TASK DESCRIPTION
Scan the records for the string "endpoints" and state how many lines contain it, using the number alone.

Start of Block

[config.mk]
export PLATFORM = sky130hd
export DESIGN_NAME = sdram_cmd_seq
export DESIGN_NICKNAME = d
export VERILOG_FILES = /design/src/rtl/sdram_seq_pkg.sv /design/src/rtl/sdram_gap_timer.sv /design/src/rtl/sdram_refresh_timer.sv /design/src/rtl/sdram_cmd_fsm.sv /design/src/rtl/sdram_cmd_seq.sv
export SDC_FILE = /design/constraint.sdc
export NUM_CORES = 1
export LEC_CHECK = 0
export BUFFER_PORTS_ARGS = -buffer_cell sky130_fd_sc_hd__buf_2
export CORE_UTILIZATION = 50
export CTS_CLUSTER_SIZE = 14
export DETAILED_ROUTE_END_ITERATION = 10
export PLACE_DENSITY_LB_ADDON = 0.08
export RECOVER_POWER = 100
export SETUP_SLACK_MARGIN = 0.15
export SLEW_MARGIN = 20
export SYNTH_ARGS = -nofsm -noshare
export SYNTH_HDL_FRONTEND = slang
export SYNTH_SLANG_ARGS = --single-unit
export TNS_END_PERCENT = 50
[constraint.sdc]
create_clock -name clk -period 1.85 [get_ports clk]
set_input_delay 0.4625 -clock clk [delete_from_list [all_inputs] [get_ports clk]]
set_output_delay 0.4625 -clock clk [all_outputs]
set_load 0.05 [all_outputs]
[src/rtl/sdram_seq_pkg.sv]
package sdram_seq_pkg;

    localparam int BANK_W = 2;
    localparam int ROW_W  = 11;
    localparam int COL_W  = 8;
    localparam int ADDR_W = BANK_W + ROW_W + COL_W;
    localparam int AP_BIT = 10;

    // {cs_n, ras_n, cas_n, we_n}
    localparam logic [3:0] OP_MODE = 4'b0000;
    localparam logic [3:0] OP_ACT  = 4'b0011;
    localparam logic [3:0] OP_RD   = 4'b0101;
    localparam logic [3:0] OP_WR   = 4'b0100;
    localparam logic [3:0] OP_PRE  = 4'b0010;
    localparam logic [3:0] OP_REF  = 4'b0001;
    localparam logic [3:0] OP_NOP  = 4'b0111;

    typedef struct packed {
        logic [BANK_W-1:0] bank;
        logic [ROW_W-1:0]  row;
        logic [COL_W-1:0]  col;
    } host_addr_t;

    typedef enum logic [2:0] {
        ST_GAP,
        ST_PREALL,
        ST_INITREF,
        ST_MODESET,
        ST_IDLE,
        ST_COLUMN
    } seq_state_e;

    function automatic int imax(input int a, input int b);
        return (a > b) ? a : b;
    endfunction

    function automatic logic [ROW_W-1:0] build_mode(input logic [2:0] bl,
                                                    input logic       bt,
                                                    input logic [2:0] cl,
                                                    input logic       wm);
        logic [ROW_W-1:0] w;
        w      = '0;
        w[2:0] = bl;
        w[3]   = bt;
        w[6:4] = cl;
        w[9]   = wm;
        return w;
    endfunction

endpackage

[src/rtl/sdram_gap_timer.sv]
module sdram_gap_timer #(
    parameter int TW        = 16,
    parameter int RESET_VAL = 1
) (
    input  logic          clk,
    input  logic          rst,
    input  logic          load,
    input  logic [TW-1:0] load_val,
    output logic          expired
);

    logic [TW-1:0] cnt;

    always_ff @(posedge clk) begin
        if (rst) begin
            cnt <= TW'(RESET_VAL);
        end else if (load) begin
            cnt <= load_val;
        end else if (cnt != '0) begin
            cnt <= cnt - 1'b1;
        end
    end

    assign expired = (cnt == '0);

endmodule
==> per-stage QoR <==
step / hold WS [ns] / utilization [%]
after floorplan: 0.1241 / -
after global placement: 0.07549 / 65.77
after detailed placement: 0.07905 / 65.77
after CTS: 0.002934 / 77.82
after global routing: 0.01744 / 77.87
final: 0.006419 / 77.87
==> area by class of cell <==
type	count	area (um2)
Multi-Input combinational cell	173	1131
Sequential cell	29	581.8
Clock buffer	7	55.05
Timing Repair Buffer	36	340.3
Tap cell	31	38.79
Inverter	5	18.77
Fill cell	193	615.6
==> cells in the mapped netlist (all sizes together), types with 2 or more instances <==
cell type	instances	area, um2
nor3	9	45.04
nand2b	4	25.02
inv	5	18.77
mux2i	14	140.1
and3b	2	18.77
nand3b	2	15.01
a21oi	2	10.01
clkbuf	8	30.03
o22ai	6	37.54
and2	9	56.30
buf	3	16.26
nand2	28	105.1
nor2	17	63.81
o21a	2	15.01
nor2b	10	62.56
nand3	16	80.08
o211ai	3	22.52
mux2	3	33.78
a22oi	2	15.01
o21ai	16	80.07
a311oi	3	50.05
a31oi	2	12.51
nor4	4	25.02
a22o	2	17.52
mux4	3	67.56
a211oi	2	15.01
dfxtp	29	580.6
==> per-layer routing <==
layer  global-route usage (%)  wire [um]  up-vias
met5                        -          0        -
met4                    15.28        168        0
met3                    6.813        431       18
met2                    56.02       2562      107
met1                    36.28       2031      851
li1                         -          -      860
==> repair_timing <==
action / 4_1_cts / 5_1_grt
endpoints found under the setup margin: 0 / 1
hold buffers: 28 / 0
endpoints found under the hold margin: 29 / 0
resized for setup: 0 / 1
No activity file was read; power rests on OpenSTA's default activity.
[src/rtl/wdt2_pkg.sv]
package wdt2_pkg;

    localparam int ADDR_W = 8;
    localparam int DATA_W = 32;

    localparam logic [ADDR_W-1:0] A_CTRL = 8'h00;
    localparam logic [ADDR_W-1:0] A_INIT = 8'h04;
    localparam logic [ADDR_W-1:0] A_CURR = 8'h08;
    localparam logic [ADDR_W-1:0] A_STAT = 8'h0C;
    localparam logic [ADDR_W-1:0] A_POST = 8'h80;

    // control register: bit 0 run, bit 1 auto-reset, bit 2 POST-port kick enable
    typedef struct packed {
        logic post_en;
        logic auto_rst;
        logic run;
    } ctrl_t;

    // status register: bit 0 first stage, bit 1 second stage
    typedef struct packed {
        logic second;
        logic first;
    } stat_t;

    typedef struct packed {
        logic kick;
        logic ctrl_we;
        logic init_we;
        logic stat_we;
    } wr_dec_t;

    function automatic wr_dec_t decode_write(input logic wr,
                                             input logic [ADDR_W-1:0] addr,
                                             input logic post_en);
        wr_dec_t d;
        d.kick    = wr && ((addr == A_CURR) || ((addr == A_POST) && post_en));
        d.ctrl_we = wr && (addr == A_CTRL);
        d.init_we = wr && (addr == A_INIT);
        d.stat_we = wr && (addr == A_STAT);
        return d;
    endfunction

    // Flag update: a new event wins over a simultaneous write-one-to-clear.
    function automatic logic next_flag(input logic cur, input logic set,
                                       input logic clr);
        return set | (cur & ~clr);
    endfunction

endpackage
### src/rtl/ring_irq_pkg.sv
package ring_irq_pkg;
  localparam int CTL_W   = 8;
  localparam int POS_SEL = 7;
  localparam int POS_POL = 6;
  localparam int POS_TWO = 2;
  localparam int AUX_W   = 2;

  typedef struct packed {
    logic             pin_sel;
    logic             pol_hi;
    logic             two_irq;
    logic [AUX_W-1:0] aux;
  } ctl_t;

  localparam ctl_t CTL_RST = '{pin_sel: 1'b0, pol_hi: 1'b0, two_irq: 1'b0, aux: 2'b11};

  function automatic ctl_t ctl_decode(input logic [CTL_W-1:0] d);
    ctl_t c;
    c.pin_sel = d[POS_SEL];
    c.pol_hi  = d[POS_POL];
    c.two_irq = d[POS_TWO];
    c.aux     = d[AUX_W-1:0];
    return c;
  endfunction

  function automatic logic [CTL_W-1:0] ctl_encode(input ctl_t c);
    logic [CTL_W-1:0] d;
    d = '0;
    d[POS_SEL]     = c.pin_sel;
    d[POS_POL]     = c.pol_hi;
    d[POS_TWO]     = c.two_irq;
    d[AUX_W-1:0]   = c.aux;
    return d;
  endfunction

  function automatic logic end_event_fires(input logic two_irq, input logic flag_now);
    return two_irq & ~flag_now;
  endfunction

  function automatic logic pin_level(input logic sel, input logic pol_hi,
                                     input logic flag, input logic mon);
    logic irq_lvl;
    irq_lvl = pol_hi ? flag : ~flag;
    return sel ? irq_lvl : mon;
  endfunction
endpackage
==> config.mk <==
export PLATFORM = sky130hd
export DESIGN_NAME = spi_chan_ctrl
export DESIGN_NICKNAME = d
export VERILOG_FILES = /design/src/rtl/spi_cc_pkg.sv /design/src/rtl/spi_cc_chan.sv /design/src/rtl/spi_cc_arb.sv /design/src/rtl/spi_cc_shift.sv /design/src/rtl/spi_chan_ctrl.sv
export SDC_FILE = /design/constraint.sdc
export NUM_CORES = 1
export LEC_CHECK = 0
export ABC_AREA = 1
export BUFFER_PORTS_ARGS = -buffer_cell sky130_fd_sc_hd__buf_4
export CAP_MARGIN = 10
export CORE_AREA = 4 4 218 305
export CTS_BUF_LIST = sky130_fd_sc_hd__clkbuf_16
export DETAILED_ROUTE_END_ITERATION = 6
export DIE_AREA = 0 0 222 309
export GPL_ROUTABILITY_DRIVEN = 0
export GPL_TIMING_DRIVEN = 1
export PLACE_DENSITY_LB_ADDON = 0.25
export SETUP_SLACK_MARGIN = 0.02
export SLEW_MARGIN = 20
export SYNTH_ARGS = -nofsm -noshare
export SYNTH_HDL_FRONTEND = slang
export SYNTH_HIERARCHICAL = 1
export SYNTH_SLANG_ARGS = --single-unit
==> constraint.sdc <==
create_clock -name clk_i -period 3.21 [get_ports clk_i]
set_input_delay 0.1605 -clock clk_i [delete_from_list [all_inputs] [get_ports clk_i]]
set_output_delay 0.1605 -clock clk_i [all_outputs]
set_load 0.1 [all_outputs]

End of Block

ANSWER TO THIS EXERCISE
2